CN213681775U - Novel, high-efficient roof beam construction system that moves who is applicable to large-span overweight roof beam - Google Patents

Abstract

The utility model belongs to the technical field of the bridge engineering technique and specifically relates to a novel, high-efficient roof beam construction system that moves who is applicable to large-span overweight roof beam, its characterized in that: the transverse jacking device is connected with the transverse trolley and drives the transverse trolley to slide along the steel rail, so that the prefabricated beam supported on the transverse trolley can move.

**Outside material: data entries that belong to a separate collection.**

This is an optimization exercise on Yosys and OpenROAD, whose aim is small area and a short achievable clock period, not a production implementation. RTL that was checked went through simulation tests only; none was proved equivalent to the original. Function not checked in run 1: the RTL went through the layout flow alone. The clock port is modelled as an ideal driver, which makes a skipped or thinned clock tree look cheaper than it is; a real chip needs a root buffer or a tree.

==> flow/design.v (outline; a module is shown in full before it is edited, if it fits) <==
// module top: 968 lines
module top (
    input clk,
    input rst_n,
    input vld_in,
    input [31:0] x,
    output reg vld_out,
    output reg [16:0] y
);
  // ...
==> flow/flow/run.sh <==
#!/bin/bash
# Standard ORFS layout, with the port buffers made from buf_2 cells instead of
# the flow's default choice (a slow clkdlybuf4s50_1 delay cell).
set -euo pipefail
export BUFFER_PORTS_ARGS="-buffer_cell sky130_fd_sc_hd__buf_2"
bash standard.sh > standard_flow.log 2>&1
==> flow/standard.sh <==
#!/bin/bash
# synth_recipe.tcl (not shown) runs the flow's synth.tcl, then flattens the netlist and writes it again
# the make line also repeats each setting of config.mk as NAME=value (left out here)
make -C /OpenROAD-flow-scripts/flow DESIGN_CONFIG=/design/flow/config.mk WORK_HOME=/design/flow/orfs CLKGATE_MAP_FILE= SYNTH_SCRIPT=/design/flow/synth_recipe.tcl "${@:-finish}"
==> flow/config.mk <==
export PLATFORM = sky130hd
export DESIGN_NAME = top
export DESIGN_NICKNAME = top
export VERILOG_FILES = /design/flow/design.v
export SDC_FILE = /design/flow/constraint.sdc
export NUM_CORES = 4
export LEC_CHECK = 0
export CAP_MARGIN = 20
export CORE_MARGIN = 2
export CORE_UTILIZATION = 60
export CTS_BUF_LIST = sky130_fd_sc_hd__clkbuf_8
export CTS_CLUSTER_DIAMETER = 50
export CTS_CLUSTER_SIZE = 16
export SLEW_MARGIN = 20
==> flow/constraint.sdc <==
create_clock -name core_clock -period 10.0 [get_ports {clk}]
set_input_delay 2.0000 -clock core_clock [delete_from_list [all_inputs] [get_ports {clk}]]
set_output_delay 2.0000 -clock core_clock [all_outputs]
set_load 0.01 [all_outputs]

The utility model has the advantages that: 1) the large-span large-tonnage precast beam is safely, economically and efficiently transported; 2) the weight of the precast beam can be accurately weighed, and the model selection and the construction organization during hoisting of the crane at the later stage are facilitated.

Description

Novel, high-efficient roof beam construction system that moves who is applicable to large-span overweight roof beam

Technical Field

The utility model belongs to the technical field of the bridge engineering technique and specifically relates to a novel, high-efficient roof beam construction system that moves who is applicable to large-span overweight roof beam.

Background

Under the condition of small tonnage and small span of the precast beam, a gantry crane or a girder lifting machine is usually used for moving the small precast beam from a precast pedestal to a beam storage pedestal or a girder transporting vehicle, however, gantry cranes or girder lifting machines with large span of tonnage and large span on the market are rare and are often expensive in cost, so that how to conveniently, efficiently and economically move the large-span overweight beam becomes a big problem; on the other hand, deviation between the weight of the beam body and the design caused by the dimension error of the template and the construction error frequently occurs in the process of beam manufacturing, which is more unfavorable for the model selection and the construction organization of the crane during the erection of the super-heavy beam, so that the accurate measurement of the weight of the precast beam after beam manufacturing is very important for the model selection and the hoisting of the crane during the later beam erection.

Disclosure of Invention

The utility model aims at providing a novel, high-efficient roof beam construction system that moves who is applicable to the super heavy roof beam of large-span according to above-mentioned prior art, carry out the jacking through the jacking device to the precast beam and weigh and realize the removal of precast beam through sideslip platform truck and horizontal thrustor's cooperation.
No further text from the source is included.